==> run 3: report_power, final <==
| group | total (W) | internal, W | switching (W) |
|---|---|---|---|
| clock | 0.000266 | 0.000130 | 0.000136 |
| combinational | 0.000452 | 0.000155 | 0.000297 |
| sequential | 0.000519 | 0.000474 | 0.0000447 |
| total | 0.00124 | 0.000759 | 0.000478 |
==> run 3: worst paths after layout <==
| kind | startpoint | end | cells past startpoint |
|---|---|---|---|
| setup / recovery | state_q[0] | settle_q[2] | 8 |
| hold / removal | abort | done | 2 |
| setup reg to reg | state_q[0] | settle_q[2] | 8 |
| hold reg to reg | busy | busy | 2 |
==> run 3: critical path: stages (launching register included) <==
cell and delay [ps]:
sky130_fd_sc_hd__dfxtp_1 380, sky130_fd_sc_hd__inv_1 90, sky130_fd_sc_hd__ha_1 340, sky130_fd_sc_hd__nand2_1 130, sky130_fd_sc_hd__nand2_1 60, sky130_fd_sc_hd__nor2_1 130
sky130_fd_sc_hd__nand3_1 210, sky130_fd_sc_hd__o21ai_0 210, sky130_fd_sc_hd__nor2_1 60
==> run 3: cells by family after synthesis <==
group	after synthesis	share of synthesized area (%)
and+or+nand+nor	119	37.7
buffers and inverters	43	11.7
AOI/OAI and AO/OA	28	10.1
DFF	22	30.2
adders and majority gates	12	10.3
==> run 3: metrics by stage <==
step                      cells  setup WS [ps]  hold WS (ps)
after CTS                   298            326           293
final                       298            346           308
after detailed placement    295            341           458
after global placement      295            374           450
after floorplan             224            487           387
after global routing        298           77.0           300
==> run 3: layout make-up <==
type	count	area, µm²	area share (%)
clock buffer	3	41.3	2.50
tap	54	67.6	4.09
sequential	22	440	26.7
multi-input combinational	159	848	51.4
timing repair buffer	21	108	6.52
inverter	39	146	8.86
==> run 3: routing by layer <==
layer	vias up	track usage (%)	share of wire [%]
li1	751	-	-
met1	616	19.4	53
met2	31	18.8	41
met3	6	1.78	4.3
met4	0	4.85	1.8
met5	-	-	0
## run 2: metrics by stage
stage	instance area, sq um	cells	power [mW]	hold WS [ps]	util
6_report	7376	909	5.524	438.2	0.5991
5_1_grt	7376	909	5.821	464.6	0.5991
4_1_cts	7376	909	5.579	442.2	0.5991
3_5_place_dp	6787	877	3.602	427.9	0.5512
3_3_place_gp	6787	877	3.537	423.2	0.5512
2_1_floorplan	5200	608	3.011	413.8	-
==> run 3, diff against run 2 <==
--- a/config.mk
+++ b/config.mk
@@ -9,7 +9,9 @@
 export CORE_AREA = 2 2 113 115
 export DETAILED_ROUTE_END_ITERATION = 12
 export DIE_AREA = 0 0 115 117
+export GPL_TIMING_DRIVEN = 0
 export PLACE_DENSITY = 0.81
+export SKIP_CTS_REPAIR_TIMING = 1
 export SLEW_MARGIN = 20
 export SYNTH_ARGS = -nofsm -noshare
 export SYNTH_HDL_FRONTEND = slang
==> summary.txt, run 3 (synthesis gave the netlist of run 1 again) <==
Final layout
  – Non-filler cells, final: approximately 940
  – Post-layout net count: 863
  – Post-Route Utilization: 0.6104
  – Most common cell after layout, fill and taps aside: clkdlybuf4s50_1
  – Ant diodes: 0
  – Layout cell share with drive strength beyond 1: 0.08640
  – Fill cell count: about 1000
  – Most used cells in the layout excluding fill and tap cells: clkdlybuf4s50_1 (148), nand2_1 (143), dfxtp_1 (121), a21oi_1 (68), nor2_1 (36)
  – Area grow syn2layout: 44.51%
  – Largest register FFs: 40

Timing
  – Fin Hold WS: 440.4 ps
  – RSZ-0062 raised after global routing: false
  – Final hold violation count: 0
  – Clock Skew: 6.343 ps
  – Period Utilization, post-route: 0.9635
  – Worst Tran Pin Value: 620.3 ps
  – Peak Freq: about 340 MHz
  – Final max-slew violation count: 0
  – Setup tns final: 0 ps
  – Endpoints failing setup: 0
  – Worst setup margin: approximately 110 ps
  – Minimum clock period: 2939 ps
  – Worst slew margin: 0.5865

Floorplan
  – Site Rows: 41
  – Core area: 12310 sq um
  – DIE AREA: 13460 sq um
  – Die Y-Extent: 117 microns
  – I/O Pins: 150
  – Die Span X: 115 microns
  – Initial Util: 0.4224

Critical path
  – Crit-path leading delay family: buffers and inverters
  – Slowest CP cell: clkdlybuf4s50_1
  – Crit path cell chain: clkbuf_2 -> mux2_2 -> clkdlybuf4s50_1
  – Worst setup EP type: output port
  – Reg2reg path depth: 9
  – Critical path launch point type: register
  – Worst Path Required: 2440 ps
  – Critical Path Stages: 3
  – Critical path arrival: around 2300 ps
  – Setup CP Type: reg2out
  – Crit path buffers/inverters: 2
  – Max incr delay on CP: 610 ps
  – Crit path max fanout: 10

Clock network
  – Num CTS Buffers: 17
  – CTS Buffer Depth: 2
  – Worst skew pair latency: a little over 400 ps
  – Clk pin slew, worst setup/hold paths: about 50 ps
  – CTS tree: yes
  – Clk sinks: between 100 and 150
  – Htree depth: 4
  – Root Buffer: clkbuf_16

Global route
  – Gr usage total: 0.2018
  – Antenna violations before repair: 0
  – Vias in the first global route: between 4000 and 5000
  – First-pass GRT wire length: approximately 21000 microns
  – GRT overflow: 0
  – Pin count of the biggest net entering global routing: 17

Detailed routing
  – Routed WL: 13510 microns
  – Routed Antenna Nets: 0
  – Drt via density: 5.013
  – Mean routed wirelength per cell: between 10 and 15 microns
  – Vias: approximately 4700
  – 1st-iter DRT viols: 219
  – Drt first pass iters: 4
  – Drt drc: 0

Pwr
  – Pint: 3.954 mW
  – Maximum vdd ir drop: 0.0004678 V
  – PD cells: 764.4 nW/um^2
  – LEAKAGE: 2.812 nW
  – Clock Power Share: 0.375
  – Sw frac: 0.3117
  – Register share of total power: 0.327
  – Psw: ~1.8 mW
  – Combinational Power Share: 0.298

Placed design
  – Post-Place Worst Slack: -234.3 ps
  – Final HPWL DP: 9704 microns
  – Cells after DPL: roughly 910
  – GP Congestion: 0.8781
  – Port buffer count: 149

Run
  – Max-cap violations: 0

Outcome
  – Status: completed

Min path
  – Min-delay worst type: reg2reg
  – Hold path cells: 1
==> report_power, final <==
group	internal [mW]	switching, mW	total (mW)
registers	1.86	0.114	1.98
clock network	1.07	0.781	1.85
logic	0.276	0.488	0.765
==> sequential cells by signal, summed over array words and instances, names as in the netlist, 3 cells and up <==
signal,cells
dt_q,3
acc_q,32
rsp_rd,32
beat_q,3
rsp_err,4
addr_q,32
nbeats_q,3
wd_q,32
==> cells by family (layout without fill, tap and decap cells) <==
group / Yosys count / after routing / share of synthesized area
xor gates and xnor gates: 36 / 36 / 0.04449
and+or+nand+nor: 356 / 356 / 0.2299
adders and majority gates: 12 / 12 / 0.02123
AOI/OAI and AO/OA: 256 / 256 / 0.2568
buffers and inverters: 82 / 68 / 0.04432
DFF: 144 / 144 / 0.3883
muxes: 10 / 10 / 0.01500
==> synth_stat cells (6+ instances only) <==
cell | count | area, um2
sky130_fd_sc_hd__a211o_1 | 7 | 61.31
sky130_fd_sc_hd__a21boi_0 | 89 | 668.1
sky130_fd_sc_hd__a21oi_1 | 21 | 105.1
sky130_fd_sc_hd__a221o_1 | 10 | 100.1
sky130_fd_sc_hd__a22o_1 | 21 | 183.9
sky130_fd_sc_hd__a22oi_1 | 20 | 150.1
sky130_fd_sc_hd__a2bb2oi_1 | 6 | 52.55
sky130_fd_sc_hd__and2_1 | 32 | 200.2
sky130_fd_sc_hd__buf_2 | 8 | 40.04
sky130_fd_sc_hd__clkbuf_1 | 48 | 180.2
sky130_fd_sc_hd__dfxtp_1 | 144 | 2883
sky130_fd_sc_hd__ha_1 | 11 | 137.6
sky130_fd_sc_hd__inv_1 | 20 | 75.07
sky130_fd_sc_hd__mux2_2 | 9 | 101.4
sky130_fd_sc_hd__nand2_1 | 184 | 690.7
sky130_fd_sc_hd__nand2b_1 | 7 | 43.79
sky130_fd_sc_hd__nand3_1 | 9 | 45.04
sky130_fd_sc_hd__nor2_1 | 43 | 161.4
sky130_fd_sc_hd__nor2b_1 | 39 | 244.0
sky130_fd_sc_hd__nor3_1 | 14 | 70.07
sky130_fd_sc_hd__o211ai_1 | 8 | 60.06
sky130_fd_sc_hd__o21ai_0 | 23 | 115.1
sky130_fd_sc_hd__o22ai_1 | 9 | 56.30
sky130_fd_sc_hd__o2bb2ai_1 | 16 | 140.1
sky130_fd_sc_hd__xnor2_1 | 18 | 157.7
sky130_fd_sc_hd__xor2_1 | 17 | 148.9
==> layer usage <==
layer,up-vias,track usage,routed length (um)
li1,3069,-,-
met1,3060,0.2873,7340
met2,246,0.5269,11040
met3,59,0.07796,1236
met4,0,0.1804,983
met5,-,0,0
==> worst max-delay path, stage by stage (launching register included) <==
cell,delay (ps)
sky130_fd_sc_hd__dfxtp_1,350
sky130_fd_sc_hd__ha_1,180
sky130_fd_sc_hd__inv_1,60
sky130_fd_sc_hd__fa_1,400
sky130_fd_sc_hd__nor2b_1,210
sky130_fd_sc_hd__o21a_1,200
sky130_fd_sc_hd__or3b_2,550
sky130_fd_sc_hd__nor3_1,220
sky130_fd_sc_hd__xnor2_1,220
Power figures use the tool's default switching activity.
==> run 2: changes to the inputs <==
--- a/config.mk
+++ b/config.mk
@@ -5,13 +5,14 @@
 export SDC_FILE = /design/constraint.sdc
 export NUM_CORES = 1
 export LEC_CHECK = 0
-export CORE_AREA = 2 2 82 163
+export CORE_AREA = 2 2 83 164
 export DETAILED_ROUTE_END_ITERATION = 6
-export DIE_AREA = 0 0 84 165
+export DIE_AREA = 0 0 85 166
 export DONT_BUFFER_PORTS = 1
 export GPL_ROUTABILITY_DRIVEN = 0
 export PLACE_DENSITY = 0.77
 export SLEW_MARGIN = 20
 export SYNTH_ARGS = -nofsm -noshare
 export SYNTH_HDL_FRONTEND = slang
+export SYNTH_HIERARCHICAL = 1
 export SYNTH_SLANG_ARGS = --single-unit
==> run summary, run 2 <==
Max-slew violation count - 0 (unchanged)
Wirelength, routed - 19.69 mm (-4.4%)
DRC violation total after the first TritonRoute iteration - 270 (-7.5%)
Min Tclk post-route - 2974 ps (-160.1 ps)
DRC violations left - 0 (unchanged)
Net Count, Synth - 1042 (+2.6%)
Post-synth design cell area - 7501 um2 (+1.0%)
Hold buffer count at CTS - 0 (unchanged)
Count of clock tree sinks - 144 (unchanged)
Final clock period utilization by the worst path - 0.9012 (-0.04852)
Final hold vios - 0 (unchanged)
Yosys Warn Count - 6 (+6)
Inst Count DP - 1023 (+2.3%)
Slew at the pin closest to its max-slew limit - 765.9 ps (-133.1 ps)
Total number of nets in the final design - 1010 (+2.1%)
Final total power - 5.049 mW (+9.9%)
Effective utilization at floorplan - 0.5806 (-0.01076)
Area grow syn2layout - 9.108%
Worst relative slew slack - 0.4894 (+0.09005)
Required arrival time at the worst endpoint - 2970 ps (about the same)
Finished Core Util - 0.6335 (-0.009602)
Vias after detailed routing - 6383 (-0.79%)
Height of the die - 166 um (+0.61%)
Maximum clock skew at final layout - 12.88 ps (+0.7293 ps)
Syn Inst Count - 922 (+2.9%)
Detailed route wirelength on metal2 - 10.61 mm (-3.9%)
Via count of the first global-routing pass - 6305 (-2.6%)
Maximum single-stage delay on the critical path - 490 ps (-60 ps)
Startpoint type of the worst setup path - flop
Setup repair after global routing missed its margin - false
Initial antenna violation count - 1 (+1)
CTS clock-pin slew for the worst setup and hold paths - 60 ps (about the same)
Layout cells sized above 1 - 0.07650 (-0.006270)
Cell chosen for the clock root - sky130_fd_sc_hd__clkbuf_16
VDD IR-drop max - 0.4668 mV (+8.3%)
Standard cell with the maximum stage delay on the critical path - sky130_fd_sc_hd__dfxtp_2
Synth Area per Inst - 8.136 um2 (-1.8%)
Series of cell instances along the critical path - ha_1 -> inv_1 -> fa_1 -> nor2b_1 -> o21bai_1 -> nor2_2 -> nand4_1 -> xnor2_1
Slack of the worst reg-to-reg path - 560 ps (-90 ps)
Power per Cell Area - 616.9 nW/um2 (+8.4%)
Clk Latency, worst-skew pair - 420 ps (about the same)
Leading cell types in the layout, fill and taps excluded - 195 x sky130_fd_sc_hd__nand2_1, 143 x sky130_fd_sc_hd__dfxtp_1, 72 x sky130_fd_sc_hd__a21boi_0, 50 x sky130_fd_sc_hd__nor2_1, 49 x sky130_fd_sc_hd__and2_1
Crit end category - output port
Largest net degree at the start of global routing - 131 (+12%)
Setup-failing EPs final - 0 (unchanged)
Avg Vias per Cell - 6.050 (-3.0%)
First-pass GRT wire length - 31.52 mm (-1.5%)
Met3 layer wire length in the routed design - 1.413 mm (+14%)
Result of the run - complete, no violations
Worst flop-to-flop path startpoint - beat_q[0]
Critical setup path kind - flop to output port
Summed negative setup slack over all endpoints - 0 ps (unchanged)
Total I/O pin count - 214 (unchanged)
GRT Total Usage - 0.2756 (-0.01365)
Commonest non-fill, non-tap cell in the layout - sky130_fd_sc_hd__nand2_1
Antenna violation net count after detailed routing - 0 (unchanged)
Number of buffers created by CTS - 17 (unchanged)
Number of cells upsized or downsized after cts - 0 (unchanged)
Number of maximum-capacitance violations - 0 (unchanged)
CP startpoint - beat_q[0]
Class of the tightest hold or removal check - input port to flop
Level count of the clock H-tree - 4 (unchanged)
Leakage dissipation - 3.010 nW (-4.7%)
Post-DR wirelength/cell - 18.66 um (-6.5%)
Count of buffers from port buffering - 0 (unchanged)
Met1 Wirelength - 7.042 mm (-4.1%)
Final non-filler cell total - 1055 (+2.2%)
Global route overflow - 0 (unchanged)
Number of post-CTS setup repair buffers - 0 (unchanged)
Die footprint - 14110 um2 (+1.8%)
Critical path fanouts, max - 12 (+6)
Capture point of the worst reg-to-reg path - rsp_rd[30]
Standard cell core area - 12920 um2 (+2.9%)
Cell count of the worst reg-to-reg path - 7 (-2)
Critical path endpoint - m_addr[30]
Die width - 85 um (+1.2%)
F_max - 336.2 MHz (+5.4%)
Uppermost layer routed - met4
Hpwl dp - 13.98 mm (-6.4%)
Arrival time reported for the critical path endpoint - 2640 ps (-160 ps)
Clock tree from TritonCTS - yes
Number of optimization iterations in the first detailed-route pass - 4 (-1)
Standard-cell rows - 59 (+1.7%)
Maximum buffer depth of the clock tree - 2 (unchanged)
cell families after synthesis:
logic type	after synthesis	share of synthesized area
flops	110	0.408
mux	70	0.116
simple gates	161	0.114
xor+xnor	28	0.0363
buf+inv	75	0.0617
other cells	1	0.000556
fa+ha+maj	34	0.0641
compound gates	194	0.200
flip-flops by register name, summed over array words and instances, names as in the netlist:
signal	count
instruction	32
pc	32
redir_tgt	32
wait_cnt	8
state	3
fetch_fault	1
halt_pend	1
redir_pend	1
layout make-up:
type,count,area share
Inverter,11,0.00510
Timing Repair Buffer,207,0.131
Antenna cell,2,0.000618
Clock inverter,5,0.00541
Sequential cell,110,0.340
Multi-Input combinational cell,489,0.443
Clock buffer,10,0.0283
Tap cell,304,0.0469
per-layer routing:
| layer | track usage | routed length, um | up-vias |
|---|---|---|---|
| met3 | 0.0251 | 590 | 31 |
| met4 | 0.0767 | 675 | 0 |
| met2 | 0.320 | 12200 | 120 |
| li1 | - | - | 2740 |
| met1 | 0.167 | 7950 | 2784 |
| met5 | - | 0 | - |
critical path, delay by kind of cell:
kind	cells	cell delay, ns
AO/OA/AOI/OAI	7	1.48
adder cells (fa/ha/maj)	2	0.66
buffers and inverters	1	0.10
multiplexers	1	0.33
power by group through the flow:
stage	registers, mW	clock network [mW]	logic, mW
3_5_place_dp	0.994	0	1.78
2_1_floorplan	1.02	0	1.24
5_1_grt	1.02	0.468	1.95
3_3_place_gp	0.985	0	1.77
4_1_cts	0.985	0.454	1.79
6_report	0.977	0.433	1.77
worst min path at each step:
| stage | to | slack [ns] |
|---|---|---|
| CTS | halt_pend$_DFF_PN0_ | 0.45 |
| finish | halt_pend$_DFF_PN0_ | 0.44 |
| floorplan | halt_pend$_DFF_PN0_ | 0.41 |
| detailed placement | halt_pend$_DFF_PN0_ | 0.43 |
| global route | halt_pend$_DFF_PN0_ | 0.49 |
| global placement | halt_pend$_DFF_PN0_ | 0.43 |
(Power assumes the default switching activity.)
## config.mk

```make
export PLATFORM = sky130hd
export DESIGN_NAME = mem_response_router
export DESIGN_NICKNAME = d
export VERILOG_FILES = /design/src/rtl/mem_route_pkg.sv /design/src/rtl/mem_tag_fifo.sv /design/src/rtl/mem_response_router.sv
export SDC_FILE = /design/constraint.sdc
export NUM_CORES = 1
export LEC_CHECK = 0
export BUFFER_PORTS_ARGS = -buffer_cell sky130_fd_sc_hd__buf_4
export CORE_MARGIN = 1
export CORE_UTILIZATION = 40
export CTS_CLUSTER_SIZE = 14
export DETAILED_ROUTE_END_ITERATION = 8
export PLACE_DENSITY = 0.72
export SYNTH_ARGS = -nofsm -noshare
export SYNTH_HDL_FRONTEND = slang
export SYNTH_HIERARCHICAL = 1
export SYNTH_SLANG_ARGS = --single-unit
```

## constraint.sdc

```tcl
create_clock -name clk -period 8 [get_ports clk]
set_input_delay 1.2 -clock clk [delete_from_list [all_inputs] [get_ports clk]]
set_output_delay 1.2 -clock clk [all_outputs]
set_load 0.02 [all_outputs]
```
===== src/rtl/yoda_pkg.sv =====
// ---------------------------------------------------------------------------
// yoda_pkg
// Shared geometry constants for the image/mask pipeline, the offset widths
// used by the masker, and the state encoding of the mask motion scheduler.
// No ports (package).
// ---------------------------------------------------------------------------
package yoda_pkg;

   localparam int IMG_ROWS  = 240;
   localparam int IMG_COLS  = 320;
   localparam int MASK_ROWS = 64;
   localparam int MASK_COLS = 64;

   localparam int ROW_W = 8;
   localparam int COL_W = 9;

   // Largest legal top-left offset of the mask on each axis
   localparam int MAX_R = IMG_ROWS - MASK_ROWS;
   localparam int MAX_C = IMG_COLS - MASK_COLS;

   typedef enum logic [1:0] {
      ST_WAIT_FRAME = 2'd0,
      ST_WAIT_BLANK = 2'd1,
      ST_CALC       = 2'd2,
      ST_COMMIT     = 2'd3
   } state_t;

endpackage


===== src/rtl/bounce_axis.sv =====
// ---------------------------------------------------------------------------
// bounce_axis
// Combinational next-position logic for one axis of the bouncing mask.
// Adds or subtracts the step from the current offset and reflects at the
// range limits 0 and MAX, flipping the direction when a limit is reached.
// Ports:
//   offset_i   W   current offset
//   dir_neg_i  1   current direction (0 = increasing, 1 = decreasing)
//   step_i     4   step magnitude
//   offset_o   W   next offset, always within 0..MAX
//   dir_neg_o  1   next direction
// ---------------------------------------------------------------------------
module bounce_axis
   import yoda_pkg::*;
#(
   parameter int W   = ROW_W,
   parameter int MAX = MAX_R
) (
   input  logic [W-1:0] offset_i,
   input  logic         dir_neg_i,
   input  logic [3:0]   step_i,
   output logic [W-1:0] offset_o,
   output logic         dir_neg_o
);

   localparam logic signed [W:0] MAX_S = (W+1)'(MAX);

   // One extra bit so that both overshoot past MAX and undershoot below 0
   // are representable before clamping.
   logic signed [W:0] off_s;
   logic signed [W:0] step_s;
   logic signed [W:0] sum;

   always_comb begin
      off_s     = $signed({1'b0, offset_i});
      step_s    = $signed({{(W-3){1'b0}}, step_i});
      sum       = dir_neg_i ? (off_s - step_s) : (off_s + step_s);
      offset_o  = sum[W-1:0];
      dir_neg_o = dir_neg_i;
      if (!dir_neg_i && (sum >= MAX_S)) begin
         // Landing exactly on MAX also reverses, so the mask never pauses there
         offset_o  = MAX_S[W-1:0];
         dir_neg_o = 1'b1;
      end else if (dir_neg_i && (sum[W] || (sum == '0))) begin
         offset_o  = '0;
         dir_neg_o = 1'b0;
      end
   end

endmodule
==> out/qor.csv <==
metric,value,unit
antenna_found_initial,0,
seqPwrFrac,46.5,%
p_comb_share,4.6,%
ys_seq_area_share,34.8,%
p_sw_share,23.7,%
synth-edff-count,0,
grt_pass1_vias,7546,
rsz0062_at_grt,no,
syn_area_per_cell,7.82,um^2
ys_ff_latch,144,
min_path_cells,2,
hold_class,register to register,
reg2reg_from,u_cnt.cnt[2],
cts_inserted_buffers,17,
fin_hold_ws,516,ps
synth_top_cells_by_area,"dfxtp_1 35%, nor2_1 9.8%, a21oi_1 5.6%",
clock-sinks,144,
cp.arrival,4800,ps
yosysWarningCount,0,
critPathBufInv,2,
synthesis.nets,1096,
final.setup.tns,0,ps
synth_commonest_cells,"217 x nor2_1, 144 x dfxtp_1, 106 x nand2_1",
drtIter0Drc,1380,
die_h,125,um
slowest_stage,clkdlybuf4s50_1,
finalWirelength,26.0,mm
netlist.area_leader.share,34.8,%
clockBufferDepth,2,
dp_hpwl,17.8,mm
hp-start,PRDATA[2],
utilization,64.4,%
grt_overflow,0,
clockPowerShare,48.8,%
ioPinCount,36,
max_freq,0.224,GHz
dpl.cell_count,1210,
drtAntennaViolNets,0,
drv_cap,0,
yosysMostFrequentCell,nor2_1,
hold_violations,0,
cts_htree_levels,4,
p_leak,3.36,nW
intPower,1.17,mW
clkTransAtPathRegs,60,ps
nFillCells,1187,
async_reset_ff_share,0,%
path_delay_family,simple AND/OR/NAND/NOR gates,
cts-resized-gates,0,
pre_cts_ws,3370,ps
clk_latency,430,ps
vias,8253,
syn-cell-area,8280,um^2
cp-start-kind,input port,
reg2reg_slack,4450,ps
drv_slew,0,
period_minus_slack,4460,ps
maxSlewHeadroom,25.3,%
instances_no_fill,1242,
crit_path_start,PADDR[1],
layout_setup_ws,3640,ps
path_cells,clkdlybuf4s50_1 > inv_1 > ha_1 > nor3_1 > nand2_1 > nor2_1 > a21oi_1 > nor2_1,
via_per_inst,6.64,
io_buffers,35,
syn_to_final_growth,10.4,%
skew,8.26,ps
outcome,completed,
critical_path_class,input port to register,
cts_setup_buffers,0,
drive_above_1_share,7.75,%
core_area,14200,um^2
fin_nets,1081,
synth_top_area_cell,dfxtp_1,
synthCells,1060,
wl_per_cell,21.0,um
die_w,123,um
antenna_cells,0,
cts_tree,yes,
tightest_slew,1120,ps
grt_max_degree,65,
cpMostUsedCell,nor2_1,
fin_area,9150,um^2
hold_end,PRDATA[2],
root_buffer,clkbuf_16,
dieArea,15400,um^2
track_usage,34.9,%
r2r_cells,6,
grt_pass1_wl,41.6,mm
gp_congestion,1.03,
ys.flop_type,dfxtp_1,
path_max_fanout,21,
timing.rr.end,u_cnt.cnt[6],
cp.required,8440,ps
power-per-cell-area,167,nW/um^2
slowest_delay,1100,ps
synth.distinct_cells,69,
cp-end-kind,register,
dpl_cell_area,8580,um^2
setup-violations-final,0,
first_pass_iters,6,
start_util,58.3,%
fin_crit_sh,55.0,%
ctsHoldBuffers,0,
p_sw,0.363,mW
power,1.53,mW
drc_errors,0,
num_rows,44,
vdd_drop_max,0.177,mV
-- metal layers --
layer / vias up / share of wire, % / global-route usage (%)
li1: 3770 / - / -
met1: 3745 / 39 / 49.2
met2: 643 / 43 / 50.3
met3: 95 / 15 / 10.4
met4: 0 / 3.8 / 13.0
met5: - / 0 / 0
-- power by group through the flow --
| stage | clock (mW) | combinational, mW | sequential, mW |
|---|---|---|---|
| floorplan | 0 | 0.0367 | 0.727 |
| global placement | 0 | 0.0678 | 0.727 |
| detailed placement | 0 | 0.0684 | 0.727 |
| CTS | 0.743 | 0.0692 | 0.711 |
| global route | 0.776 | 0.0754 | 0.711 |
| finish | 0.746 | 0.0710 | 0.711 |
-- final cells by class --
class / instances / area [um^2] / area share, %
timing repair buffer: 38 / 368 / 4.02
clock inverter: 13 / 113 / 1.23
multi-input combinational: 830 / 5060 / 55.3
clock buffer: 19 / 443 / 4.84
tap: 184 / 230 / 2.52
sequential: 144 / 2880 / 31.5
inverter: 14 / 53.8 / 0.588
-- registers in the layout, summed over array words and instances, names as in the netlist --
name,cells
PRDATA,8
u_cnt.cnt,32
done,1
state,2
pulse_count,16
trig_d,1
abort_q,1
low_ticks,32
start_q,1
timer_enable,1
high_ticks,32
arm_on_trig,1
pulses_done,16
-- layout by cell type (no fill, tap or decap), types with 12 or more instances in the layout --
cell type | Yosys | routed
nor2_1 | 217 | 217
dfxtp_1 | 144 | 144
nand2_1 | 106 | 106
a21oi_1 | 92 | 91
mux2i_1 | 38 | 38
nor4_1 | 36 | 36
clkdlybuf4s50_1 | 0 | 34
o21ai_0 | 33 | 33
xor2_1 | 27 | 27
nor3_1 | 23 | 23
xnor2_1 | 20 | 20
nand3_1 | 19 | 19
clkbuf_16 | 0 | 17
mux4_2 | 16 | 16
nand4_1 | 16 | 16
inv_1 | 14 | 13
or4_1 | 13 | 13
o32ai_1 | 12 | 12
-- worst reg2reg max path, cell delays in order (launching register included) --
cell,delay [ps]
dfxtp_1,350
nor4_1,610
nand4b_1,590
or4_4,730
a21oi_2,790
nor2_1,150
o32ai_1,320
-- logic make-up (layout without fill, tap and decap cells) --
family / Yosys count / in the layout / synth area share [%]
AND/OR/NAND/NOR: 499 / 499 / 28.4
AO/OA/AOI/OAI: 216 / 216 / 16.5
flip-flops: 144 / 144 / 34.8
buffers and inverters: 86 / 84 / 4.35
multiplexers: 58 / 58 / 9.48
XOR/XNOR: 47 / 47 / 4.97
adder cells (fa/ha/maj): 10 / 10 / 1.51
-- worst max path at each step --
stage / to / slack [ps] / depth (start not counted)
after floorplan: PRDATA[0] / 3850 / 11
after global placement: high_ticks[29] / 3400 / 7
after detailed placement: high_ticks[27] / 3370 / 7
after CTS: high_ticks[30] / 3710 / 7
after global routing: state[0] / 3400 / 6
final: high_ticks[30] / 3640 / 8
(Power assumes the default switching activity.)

Exercise brief: Out of the entries above, write out only the lines between the line holding "Via count of" and the line holding "Standard cell with", inclusive, each exactly as given.

Written response:
Via count of the first global-routing pass - 6305 (-2.6%)
Maximum single-stage delay on the critical path - 490 ps (-60 ps)
Startpoint type of the worst setup path - flop
Setup repair after global routing missed its margin - false
Initial antenna violation count - 1 (+1)
CTS clock-pin slew for the worst setup and hold paths - 60 ps (about the same)
Layout cells sized above 1 - 0.07650 (-0.006270)
Cell chosen for the clock root - sky130_fd_sc_hd__clkbuf_16
VDD IR-drop max - 0.4668 mV (+8.3%)
Standard cell with the maximum stage delay on the critical path - sky130_fd_sc_hd__dfxtp_2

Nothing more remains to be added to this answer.